También las organizacio­nes empresariales lograron su cuota de poder durante el gobierno peronista. Entre 1943 y 1955 la burguesía industrial ejerció la hegemonía e impuso un modelo industrialista y nacio­nalista. A pesar de la existencia de algunos conflictos entre el gobierno y la Unión Industrial Argentina (UIA) que culminaron con la decisión del Estado de crear en 1953 una central industrial alternativa -la Confederación General Económica (GCE)-, por primera vez en la historia argentina la burguesía industrial se apoderó del aparato del Estado, logrando en pocos años lo que no había podido conseguir durante mucho tiempo la clase conservadora. Si bien en sus orígenes el peronismo se definió como popular, nacionalista e industrialista y, como tal, adversario de la burguesía pampeana, el propio Perón, en un discurso pronunciado en el Colegio Militar en 1945, abrió las puertas a la integración de la oligar­quía, compuesta también por los terratenientes ganaderos.
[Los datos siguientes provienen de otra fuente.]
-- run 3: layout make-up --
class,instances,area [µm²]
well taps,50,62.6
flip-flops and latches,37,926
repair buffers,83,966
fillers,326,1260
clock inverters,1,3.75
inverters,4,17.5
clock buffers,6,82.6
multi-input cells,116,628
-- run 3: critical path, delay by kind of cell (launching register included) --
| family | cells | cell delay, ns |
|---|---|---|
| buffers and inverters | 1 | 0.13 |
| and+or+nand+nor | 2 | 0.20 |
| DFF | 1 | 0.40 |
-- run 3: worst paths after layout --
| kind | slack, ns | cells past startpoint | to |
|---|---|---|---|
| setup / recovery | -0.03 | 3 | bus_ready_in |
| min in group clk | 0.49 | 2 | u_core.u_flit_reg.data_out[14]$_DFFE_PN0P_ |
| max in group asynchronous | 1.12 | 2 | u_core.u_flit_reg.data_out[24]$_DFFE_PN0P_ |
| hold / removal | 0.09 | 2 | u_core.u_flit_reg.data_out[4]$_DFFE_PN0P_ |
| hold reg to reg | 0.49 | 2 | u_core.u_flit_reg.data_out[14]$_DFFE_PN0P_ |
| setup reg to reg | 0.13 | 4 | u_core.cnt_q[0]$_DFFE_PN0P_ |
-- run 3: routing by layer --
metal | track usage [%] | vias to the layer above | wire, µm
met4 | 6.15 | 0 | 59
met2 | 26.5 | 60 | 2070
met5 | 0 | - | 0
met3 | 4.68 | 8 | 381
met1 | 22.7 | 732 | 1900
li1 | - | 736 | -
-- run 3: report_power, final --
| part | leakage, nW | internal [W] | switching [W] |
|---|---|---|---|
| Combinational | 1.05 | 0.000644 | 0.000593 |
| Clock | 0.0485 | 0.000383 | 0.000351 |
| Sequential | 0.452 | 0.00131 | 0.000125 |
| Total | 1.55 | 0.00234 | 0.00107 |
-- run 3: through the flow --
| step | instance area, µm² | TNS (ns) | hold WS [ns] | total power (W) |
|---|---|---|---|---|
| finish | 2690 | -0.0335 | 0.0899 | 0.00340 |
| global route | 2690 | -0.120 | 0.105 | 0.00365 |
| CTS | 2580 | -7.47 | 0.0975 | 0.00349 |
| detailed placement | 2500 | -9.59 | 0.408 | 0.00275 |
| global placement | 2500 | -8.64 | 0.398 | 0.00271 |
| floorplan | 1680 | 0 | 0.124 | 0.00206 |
--- config.mk ---
export PLATFORM = sky130hd
export DESIGN_NAME = rtc_reg_scheduler_flat
export DESIGN_NICKNAME = d
export VERILOG_FILES = /design/src/rtl/rtc_reg_scheduler_pkg.sv /design/src/rtl/rtc_reg_scheduler_if.sv /design/src/rtl/bus_timeout_counter.sv /design/src/rtl/rtc_reg_scheduler.sv /design/src/flat_wrapper.sv
export SDC_FILE = /design/constraint.sdc
export NUM_CORES = 1
export LEC_CHECK = 0
export CORE_MARGIN = 3
export CORE_UTILIZATION = 49
export CTS_CLUSTER_SIZE = 8
export DETAILED_ROUTE_END_ITERATION = 10
export PLACE_DENSITY = 0.78
export RECOVER_POWER = 100
export SYNTH_ARGS = -nofsm -noshare
export SYNTH_HDL_FRONTEND = slang
export SYNTH_SLANG_ARGS = --single-unit
--- constraint.sdc ---
create_clock -name clk -period 3.09 [get_ports clk]
set_input_delay 0.4635 -clock clk [delete_from_list [all_inputs] [get_ports clk]]
set_output_delay 0.4635 -clock clk [all_outputs]
set_load 0.05 [all_outputs]
$ cat src/rtl/systolic_result_drain.sv
// Result drain for a SIZE x SIZE systolic array: waits out the array latency after
// a start pulse, snapshots the flat C bus, then streams it element by element.
module systolic_result_drain #(
  parameter int SIZE          = 4,
  parameter int O_BITS        = 16,
  parameter int CAPTURE_DELAY = 3*SIZE-2
) (
  input  logic                          i_clock,
  input  logic                          i_reset,
  input  logic                          i_start,
  input  logic [SIZE*SIZE*O_BITS-1:0]   i_c_full,
  input  logic                          i_ready,
  output logic                          o_valid,
  output logic [O_BITS-1:0]             o_data,
  output logic [$clog2(SIZE)-1:0]       o_row,
  output logic [$clog2(SIZE)-1:0]       o_col,
  output logic                          o_last,
  output logic                          o_busy,
  output logic                          o_done,
  output logic [1:0]                    o_state
);

  localparam int N     = SIZE*SIZE;
  localparam int IDX_W = $clog2(N);
  localparam int RC_W  = $clog2(SIZE);
  localparam int CNT_W = $clog2(CAPTURE_DELAY+1);

  localparam logic [IDX_W-1:0] IDX_LAST = IDX_W'(N-1);
  localparam logic [IDX_W-1:0] IDX_SIZE = IDX_W'(SIZE);
  localparam logic [CNT_W-1:0] CNT_CAP  = CNT_W'(CAPTURE_DELAY-1);

  typedef enum logic [1:0] {
    S_IDLE   = 2'd0,
    S_WAIT   = 2'd1,
    S_STREAM = 2'd2
  } state_e;

  state_e              state_q, state_d;
  logic [CNT_W-1:0]    cnt_q, cnt_d;
  logic [IDX_W-1:0]    idx_q, idx_d;
  logic [O_BITS-1:0]   buf_q [N];
  logic                capture;
  logic                done_q, done_d;

  // Handshake: a beat transfers on a rising edge where o_valid && i_ready. o_valid
  // is a pure function of state, so it never looks at i_ready, and all beat fields
  // hold steady while i_ready is low.
  always_comb begin
    state_d = state_q;
    cnt_d   = cnt_q;
    idx_d   = idx_q;
    capture = 1'b0;
    done_d  = 1'b0;
    case (state_q)
      S_IDLE: begin
        if (i_start) begin
          state_d = S_WAIT;
          cnt_d   = '0;
        end
      end
      S_WAIT: begin
        cnt_d = cnt_q + 1'b1;
        if (cnt_q == CNT_CAP) begin
          capture = 1'b1;
          idx_d   = '0;
          state_d = S_STREAM;
        end
      end
      S_STREAM: begin
        if (i_ready) begin
          if (idx_q == IDX_LAST) begin
            state_d = S_IDLE;
            idx_d   = '0;
            done_d  = 1'b1;
          end else begin
            idx_d = idx_q + 1'b1;
          end
        end
      end
      default: state_d = S_IDLE;
    endcase
  end

  always_ff @(posedge i_clock or negedge i_reset) begin
    if (!i_reset) begin
      state_q <= S_IDLE;
      cnt_q   <= '0;
      idx_q   <= '0;
      done_q  <= 1'b0;
      for (int k = 0; k < N; k++) buf_q[k] <= '0;
    end else begin
      state_q <= state_d;
      cnt_q   <= cnt_d;
      idx_q   <= idx_d;
      done_q  <= done_d;
      // Snapshot frees the array for the next product while we drain.
      if (capture) begin
        for (int k = 0; k < N; k++) buf_q[k] <= i_c_full[k*O_BITS +: O_BITS];
      end
    end
  end

  assign o_valid = (state_q == S_STREAM);
  assign o_data  = o_valid ? buf_q[idx_q] : '0;
  assign o_row   = o_valid ? RC_W'(idx_q / IDX_SIZE) : '0;
  assign o_col   = o_valid ? RC_W'(idx_q % IDX_SIZE) : '0;
  assign o_last  = o_valid && (idx_q == IDX_LAST);
  assign o_busy  = (state_q != S_IDLE);
  assign o_done  = done_q;
  assign o_state = state_q;

endmodule
==> src/rtl/rand_pkg.sv <==
`default_nettype none
// ============================================================================
// Module      : rand_pkg
// Description : Shared constants and the clog2 helper for the rand range
//               sampler and its FIFO.
// Revision    : 1.0 - initial release
// ============================================================================
package rand_pkg;

    localparam int c_def_n     = 3;
    localparam int c_def_limit = 10;
    localparam int c_def_depth = 4;
    localparam int c_stats_w   = 16;

    function automatic int clog2(input int value);
        int r;
        r = 0;
        for (int i = 0; i < 31; i++) begin
            if ((1 << i) < value) r = i + 1;
        end
        return r;
    endfunction

endpackage
`default_nettype wire

==> src/rtl/rand_sample_fifo.sv <==
`default_nettype none
// ============================================================================
// Module      : rand_sample_fifo
// Description : Small power-of-two FIFO with wrapping pointers, an occupancy
//               counter and full/empty flags; async active-low reset.
// Revision    : 1.0 - initial release
// ============================================================================
module rand_sample_fifo
    import rand_pkg::*;
#(
    parameter int WIDTH = c_def_n + 1,
    parameter int DEPTH = c_def_depth
) (
    input  logic                    clk,
    input  logic                    reset,
    input  logic                    push_req,
    input  logic                    pop_req,
    input  logic [WIDTH-1:0]        wr_data,
    output logic [WIDTH-1:0]        rd_data,
    output logic [clog2(DEPTH):0]   count,
    output logic                    full,
    output logic                    empty,
    output logic                    push_done
);

    localparam int              c_aw    = clog2(DEPTH);
    localparam int              c_cw    = c_aw + 1;
    localparam logic [c_cw-1:0] c_depth = c_cw'(DEPTH);
    localparam logic [c_cw-1:0] c_one   = c_cw'(1);
    localparam logic [c_aw-1:0] c_pinc  = c_aw'(1);

    logic [WIDTH-1:0] r_mem [DEPTH];
    logic [c_aw-1:0]  r_wr_ptr;
    logic [c_aw-1:0]  r_rd_ptr;
    logic [c_cw-1:0]  r_count;
    logic             w_push;
    logic             w_pop;

    assign empty     = (r_count == '0);
    assign full      = (r_count == c_depth);
    assign w_pop     = pop_req & ~empty;
    // A full FIFO still takes a push when the same edge frees a slot.
    assign w_push    = push_req & (~full | w_pop);
    assign push_done = w_push;
    assign count     = r_count;
    assign rd_data   = empty ? '0 : r_mem[r_rd_ptr];

    always_ff @(posedge clk) begin
        if (w_push) r_mem[r_wr_ptr] <= wr_data;
    end

    always_ff @(posedge clk or negedge reset) begin
        if (!reset) begin
            r_wr_ptr <= '0;
            r_rd_ptr <= '0;
            r_count  <= '0;
        end else begin
            if (w_push) r_wr_ptr <= r_wr_ptr + c_pinc;
            if (w_pop)  r_rd_ptr <= r_rd_ptr + c_pinc;
            case ({w_push, w_pop})
                2'b10:   r_count <= r_count + c_one;
                2'b01:   r_count <= r_count - c_one;
                default: r_count <= r_count;
            endcase
        end
    end

endmodule
`default_nettype wire

==> src/rtl/rand_range_sampler.sv <==
`default_nettype none
// ============================================================================
// Module      : rand_range_sampler
// Description : Rejection-samples LFSR words into 0..LIMIT-1 and queues them
//               on a valid/ready port. Optional RAND_SAMPLER_STATS_EN adds
//               saturating accept/reject counters.
// Revision    : 1.0 - initial release
// ============================================================================
module rand_range_sampler
    import rand_pkg::*;
#(
    parameter int N     = c_def_n,
    parameter int LIMIT = c_def_limit,
    parameter int DEPTH = c_def_depth
) (
    input  logic                    clk,
    input  logic                    reset,
    input  logic                    sample_tick,
    input  logic [N:0]              rand_in,
    output logic [N:0]              out_data,
    output logic                    out_valid,
    input  logic                    out_ready,
    output logic [clog2(DEPTH):0]   count,
`ifdef RAND_SAMPLER_STATS_EN
    output logic [c_stats_w-1:0]    accept_cnt,
    output logic [c_stats_w-1:0]    reject_cnt,
`endif
    output logic                    overflow
);

    // One extra bit so LIMIT = 2^(N+1) is representable and always true.
    localparam logic [N+1:0] c_limit = (N+2)'(LIMIT);

    logic w_accept;
    logic w_push_done;
    logic w_full;
    logic w_empty;
    logic r_overflow;

    assign w_accept  = sample_tick & ({1'b0, rand_in} < c_limit);
    assign out_valid = ~w_empty;
    assign overflow  = r_overflow;

    rand_sample_fifo #(
        .WIDTH (N + 1),
        .DEPTH (DEPTH)
    ) u_fifo (
        .clk       (clk),
        .reset     (reset),
        .push_req  (w_accept),
        .pop_req   (out_ready),
        .wr_data   (rand_in),
        .rd_data   (out_data),
        .count     (count),
        .full      (w_full),
        .empty     (w_empty),
        .push_done (w_push_done)
    );

    always_ff @(posedge clk or negedge reset) begin
        if (!reset) begin
            r_overflow <= 1'b0;
        end else if (w_accept & w_full & ~w_push_done) begin
            r_overflow <= 1'b1;
        end
    end

`ifdef RAND_SAMPLER_STATS_EN
    localparam logic [c_stats_w-1:0] c_stat_one = c_stats_w'(1);

    logic [c_stats_w-1:0] r_accept_cnt;
    logic [c_stats_w-1:0] r_reject_cnt;

    assign accept_cnt = r_accept_cnt;
    assign reject_cnt = r_reject_cnt;

    always_ff @(posedge clk or negedge reset) begin
        if (!reset) begin
            r_accept_cnt <= '0;
            r_reject_cnt <= '0;
        end else begin
            if (w_accept && r_accept_cnt != '1)
                r_accept_cnt <= r_accept_cnt + c_stat_one;
            if (sample_tick && !w_accept && r_reject_cnt != '1)
                r_reject_cnt <= r_reject_cnt + c_stat_one;
        end
    end
`endif

endmodule
`default_nettype wire

==> config.mk <==
export PLATFORM = sky130hd
export DESIGN_NAME = rand_range_sampler
export DESIGN_NICKNAME = d
export VERILOG_FILES = /design/src/rtl/rand_pkg.sv /design/src/rtl/rand_sample_fifo.sv /design/src/rtl/rand_range_sampler.sv
export SDC_FILE = /design/constraint.sdc
export NUM_CORES = 1
export LEC_CHECK = 0
export CAP_MARGIN = 30
export CORE_MARGIN = 5
export CORE_UTILIZATION = 50
export DETAILED_ROUTE_END_ITERATION = 7
export GPL_TIMING_DRIVEN = 0
export PLACE_DENSITY_LB_ADDON = 0.15
export SKIP_CTS_REPAIR_TIMING = 1
export SLEW_MARGIN = 10
export SYNTH_ARGS = -nofsm -noshare
export SYNTH_HDL_FRONTEND = slang
export SYNTH_SLANG_ARGS = --single-unit
==> constraint.sdc <==
create_clock -name clk -period 3.25 [get_ports clk]
set_input_delay 0.8125 -clock clk [delete_from_list [all_inputs] [get_ports clk]]
set_output_delay 0.8125 -clock clk [all_outputs]
set_load 0.02 [all_outputs]
Yosys cells after proc, flatten, opt, wreduce, memory -nomap -nowiden:

Memories as Yosys holds them, arrays and structs flattened.
Index checks and enable logic that the tools add are counted.

* $add $sub $neg: 4
* magnitude comparators: 1
* eq/ne operators: 3
* muxes and demuxes: 4
* bitwise gates (word level): 9
* reductions and logical operators: 2

Operators with widths (count)
* 3-bit case mux with 2 select lines: 1
* 1-bit AND: 5
* 2-bit by 1-bit adder with 2-bit output (second input constant): 2
* 4-bit < comparator (second input constant): 1
* 4-bit 2-to-1 mux: 1
* 3-bit by 1-bit adder with 3-bit output (second input constant): 1
* 3-bit equality test (second input constant): 1
* 3-bit zero test: 1
* 1-bit NOT: 3
* 3-bit by 1-bit subtractor with 3-bit output (second input constant): 1
* 2-bit by 1-bit equality test with 1-bit output (second input constant): 1
* 2-bit equality test (second input constant): 1
* 1-bit 2-to-1 mux: 2
* 2-bit nonzero test: 1
* 1-bit bitwise OR: 1

* bits in registers: 8
* bits in writable memories: 16
* output and inout port bits: 9
* word-level logic and storage cells: 28
* memories kept: 1

Memories
* u_fifo.r_mem: depth 4, width 4, read ports 1, clocked after memory_dff 0, write ports 1, line rand_sample_fifo.sv:32 `logic [WIDTH-1:0] r_mem [DEPTH];`

Logic depth before layout (Yosys ltp):

* word-level depth: 7
* mapped depth: 9
* depth with buffers taken out: 9

Cells and area by module:

A second synthesis with hierarchy kept.

* cells, all modules: 70
* area, all modules: 1116.1 µm²

By module, submodules not included
* rand_sample_fifo: times used 1, cells each 64, area each 1061.0 µm², sequential area each 655.6 µm²
* rand_range_sampler: times used 1, cells each 6, area each 55.1 µm², sequential area each 25.0 µm²

Least setup slack after synthesis:

Ideal clock, no wire load.

* kind: input to register
* start: input port rand_in[2]
* end: register u_fifo.r_count[2] (netlist: u_fifo.count[2])
* setup time: 129 ps
* data arrival time: 2046 ps
* data required time: 3121 ps
* slack: 1075 ps
* stages on the path: 7
* buffers on the path: 0
* path through: o21ai_4 > and2_2 > nor2_1 > fa_1 > nand2b_1 > o211ai_1 > nand3_1

* cells in the longest elaborated chain, start to end: 5
* elaborated cells on any way between the ends: 7
* those cells by class: 1 x order compare; 2 x eq/ne; 1 x mux; 2 x bitwise; 1 x reduce/logical

RTL lines
* from (decl): line rand_range_sampler.sv:19 `input logic [N:0] rand_in,`
* 4-bit < comparator (*): line rand_range_sampler.sv:40 `assign w_accept = sample_tick & ({1'b0, rand_in} < c_limit);`
* 1-bit AND (*): line rand_range_sampler.sv:40
* 1-bit AND (*): line rand_sample_fifo.sv:43 `assign w_push = push_req & (~full | w_pop);`
* 2-bit by 1-bit equality test with 1-bit output or 2-bit equality test (tied branches): line rand_sample_fifo.sv:60 `case ({w_push, w_pop})`
* 3-bit case mux with 2 select lines or 2-bit nonzero test (tied branches)
* to (signal assigned): line rand_sample_fifo.sv:61 `2'b10: r_count <= r_count + c_one;`
* to (signal assigned): line rand_sample_fifo.sv:62 `2'b01: r_count <= r_count - c_one;`
* to (signal assigned): line rand_sample_fifo.sv:63 `default: r_count <= r_count;`
* to (decl): line rand_sample_fifo.sv:35 `logic [c_cw-1:0] r_count;`

Every way passes the cells marked *; elsewhere a longest branch is shown, timed or not.
A chain may end at the register's enable or synchronous reset.

Worst setup path in the final report:

* start: register u_fifo.r_rd_ptr[0]
* end: output port out_data[2]

* cells in the longest elaborated chain, start to end: 2

RTL lines
* from (decl): line rand_sample_fifo.sv:34 `logic [c_aw-1:0] r_rd_ptr;`
* from (signal assigned): line rand_sample_fifo.sv:59 `if (w_pop) r_rd_ptr <= r_rd_ptr + c_pinc;`
* memory read 4 x 4 bit
* 4-bit 2-to-1 mux: line rand_sample_fifo.sv:46 `assign rd_data = empty ? '0 : r_mem[r_rd_ptr];`
* to (decl): line rand_range_sampler.sv:20 `output logic [N:0] out_data,`

Every way passes these cells.

==> summary.md <==
| Metric | Value |
|---|---|
| Worst path slowest cell | clkdlybuf4s50_1 |
| Sequential area share after synthesis | 57.3% |
| Final net count | roughly 120 |
| DR vias | 734 |
| Number of distinct library cells after synthesis | 30 |
| Yosys warning count | 0 |
| RSZ-0062 raised after global routing | false |
| Final hold slack | 0.481 ns |
| Drt pass-1 iters | 4 |
| Slew HR | 74.3% |
| # rows | 17 |
| Gr ovfl total | 0 |
| Worst path arrival time | 2.08 ns |
| Min-Delay Endpoint | overflow |
| Inserted Clock Buffers | 3 |
| Ant diodes | 0 |
| Detailed placer's ending HPWL | roughly 1500 µm |
| Final worst path period share | 89.0% |
| Global-route wire length before repair | around 3400 µm |
| Routed wire length | around 2000 µm |
| Clock Path Buffers | 2 |
| CP Launch Type | flop |
| Final setup violation count | 0 |
| Cell depth of the worst setup path | 4 |
| Initial Util | between 50% and 60% |
| Status | completed |
| Peak VDD IR | ~0.55 mV |
| Tot GR Track Use | about 13% |
| Worst-Skew Late Latency | 0.32 ns |
| R2r setup slk | between 1 and 1.5 ns |
| RR Endpoint | u_fifo.count[2] |
| Fraction of final layout cells with drive strength greater than 1 | between 10% and 20% |
| Cell family with most CP delay | buffers and inverters |
| Initial antenna violation count | 0 |
| Max-Cap Viols | 0 |
| Clock transition at path regs | ~0.13 ns |
| Number of port buffers | 15 |
| Htree depth | 1 |
| Worst Tran Pin Value | between 0.3 and 0.4 ns |
| Critical Path Source | u_fifo.r_rd_ptr[0] |
| Most used flip-flop cell after synthesis | edfxtp_1 |
| P_leak | 0.530 nW |
| Fillers | around 180 |
| CTS tree | yes |
| CP required | 2.44 ns |
| Hold Crit Start | overflow |
| R2R depth | 8 |
| Slowest stage delay, CP | ~0.53 ns |
| Post-synth EDFFs | 16 |
| Pwr dens | slightly below 900 nW/µm² |
| Layout Skew | approximately 0.0044 ns |
| Post-Syn Nets | 97 |
| Post-detailed-route count of antenna-violating nets | 0 |
| Routability cong. | 0.799 |
| 1st-iter DRT viols | 13 |
| Fin. max-slew vios | 0 |
| FMAX | roughly 0.35 GHz |
| Worst path cell trace | buf_2 > mux4_2 > and2_1 > clkdlybuf4s50_1 |
| # IOs | 17 |
| DIE HEIGHT | just under 60 µm |
| # DRC | 0 |
| Sink Count | 24 |
| Crit path kind | reg2out |
| Syn avg cell area | about 14 µm² |
| Placeable Area | 2230 µm² |
| Mapped Cells | between 80 and 90 |
| Fin crit period | between 2 and 3 ns |
| CP endpoint kind | output port |
| Vias per cell | roughly 5.6 |
| Reg-to-Reg Start | u_fifo.count[1] |
| Total negative setup slack | 0 ns |
| Clock root buffer | clkbuf_4 |
| CP bufs+invs | 2 |
| Yosys reg bits | 24 |
| Final Hold Viols | 0 |
| Async set or reset register ratio after synthesis | between 30% and 40% |
| Area Growth Syn to Fin | 20.0% |
| Hold Crit Class | reg2reg |
| Vias in the first global route | between 700 and 800 |
| Largest net degree at the start of global routing | 15 |
| Hold path depth | 1 |
| Netlist Area Pre-Place | between 1000 and 1500 µm² |
| DIE AREA | around 3500 µm² |
| CP max FO | 6 |
| Wirelength per Cell | roughly 15 µm |
| Tot Pwr | roughly 1.3 mW |
| Die Wd | 58.8 µm |
==> worst reg2reg max path, cell delays in order, from the launching register on <==
cell	delay, ns
dfrtp_1	0.52
nor2_1	0.22
nand2_1	0.20
nand2_1	0.16
nor2_1	0.06
fa_1	0.40
nand2b_1	0.18
o211ai_1	0.18
nand3_1	0.10
==> cell usage in the layout (no fill, tap or decap), types with 2 or more instances in the layout <==
master            n
clkbuf_4          3
o211ai_1          3
dfrtp_1           8
buf_2             2
mux4_2            4
edfxtp_1         16
nand3_1           5
xnor2_1           3
inv_1             4
ha_1              4
nand3b_1          2
nand2_1           5
and2_1            8
nor3b_1           2
nor2_1            2
clkdlybuf4s50_1  15
==> how the worst max path moves through the flow <==
stage                           end  slack, ns
finish                  out_data[2]       0.36
global route            out_data[2]       0.26
CTS                     out_data[2]       0.33
detailed placement  u_fifo.count[2]       0.33
global placement    u_fifo.count[2]       0.36
floorplan           u_fifo.count[2]       1.08
==> stage by stage <==
stage | cells | cell area (µm²) | utilization (%) | worst slack (ns)
4_1_cts | 131 | 1430 | 63.9 | 0.328
3_5_place_dp | 127 | 1370 | 61.5 | 0.329
5_1_grt | 131 | 1430 | 63.9 | 0.259
6_report | 131 | 1430 | 63.9 | 0.358
2_1_floorplan | 84 | 1190 | - | 1.08
3_3_place_gp | 127 | 1370 | 61.5 | 0.359
==> power breakdown <==
group | switching, mW | total [mW] | internal [mW] | leakage [nW]
Combinational | 0.273 | 0.564 | 0.290 | 0.264
Clock | 0.0913 | 0.216 | 0.125 | 0.0279
Sequential | 0.0784 | 0.484 | 0.406 | 0.239
Total | 0.443 | 1.26 | 0.820 | 0.530
==> per-layer routing <==
metal / vias up / GRT usage, % / part of all wire, % / wire length [µm]
li1: 349 / - / - / -
met1: 366 / 18.6 / 44 / 890
met2: 15 / 20.3 / 49 / 987
met3: 4 / 3.07 / 5.4 / 108
met4: 0 / 5.83 / 1.5 / 30
met5: - / 0 / 0 / 0
==> synth_stat cells, drive strengths merged (2+ instances only) <==
cell | number | share of area, %
a21o | 2 | 1.4
and2 | 9 | 4.8
buf | 2 | 0.84
dfrtp | 8 | 17
edfxtp | 16 | 40
ha | 4 | 4.2
inv | 4 | 1.3
mux4 | 4 | 7.6
nand2 | 5 | 1.6
nand3 | 5 | 2.1
nand3b | 2 | 1.3
nor2 | 3 | 1.2
nor3b | 2 | 1.3
o211ai | 3 | 1.9
xnor2 | 3 | 2.2
==> cell families (layout without fill, tap and decap cells) <==
logic type	count (synthesis)	in the layout	share of synthesized area (%)
simple gates	31	31	16.4
flops	24	24	57.3
compound gates	10	10	7.58
buf+inv	6	25	2.10
fa+ha+maj	5	5	5.89
mux	5	5	8.53
xor+xnor	3	3	2.21
==> sequential cells by signal, summed over array words and instances, names as in the netlist <==
signal and flops:
overflow 1, u_fifo.r_wr_ptr 2, u_fifo.r_mem 16, u_fifo.count 3
u_fifo.r_rd_ptr 2
==> cell type report <==
cell class | instances | area, µm² | share of cell area [%]
buffer | 2 | 10.0 | 0.702
clock buffer | 3 | 22.5 | 1.58
clock inverter | 1 | 30.0 | 2.11
inverter | 4 | 15.0 | 1.05
multi-input combinational | 54 | 483 | 33.9
sequential | 24 | 681 | 47.7
tap | 28 | 35.0 | 2.46
timing repair buffer | 15 | 150 | 10.5
No activity file was read; power rests on OpenSTA's default activity.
Con respecto a los sindicatos, se creó una estructura sindical centralizada, que abarcaba las ramas locales y ascendía, por intermedio de federaciones nacionales hacia una única central, la Confederación General del Trabajo (CGT). Durante el primer período, 1946 a 1951, se produjo una gradual subordinación del movimiento sindical al Estado y la eliminación de los líderes de la vieja guardia. La debilidad del movimiento obrero argentino previa a 1945 fue aprovechada al máximo por Perón. Por el lado de los sindicalistas anarquistas y socialistas, su flojedad ideológica los llevó a desarrollar tendencias de conciliación de clase y de acercamiento al aparato del Estado.
Por su parte, el giro impuesto por la Internacional Comunista estalinista desde 1935 que propuso el acercamiento a las burguesías liberales mediante la constitución de frente populares, desarrolló poderosos estímulos hacia políticas de conciliación de clase y con el nacionalismo burgués de cada país, con la excusa de la "unidad nacional" para luchar contra el fascismo. Así, las tendencias burocráticas y el recurso al nacionalismo burgués que ya estaban madurando fuertemente en las cúpulas sindicales, se enseñorearon en el gremialismo argentino y terminaron por constituir la denominada "columna vertebral" del peronismo.
Para muchos historiadores, el estilo de gobierno de Perón fue "bonapartista", esto es, el presidente y sus funcionarios actuaron como árbitros entre los distintos sectores sociales, equilibrando y compensando mediante los recursos estatales las diversas asimetrías sin representar en exclusiva los intereses de ninguno en particular. De este modo pudo, transitoriamente como era de esperar de un gobierno pretendidamente "revolucionario", mantenerse en el poder apoyándose en las dichosas cuatro patas: las Fuerzas Armadas, la Iglesia Católica, las burguesías industrial y terrateniente, y la burocracia sindical, sectores todos ellos que -como se sabe- distan mucho de defender los intereses populares.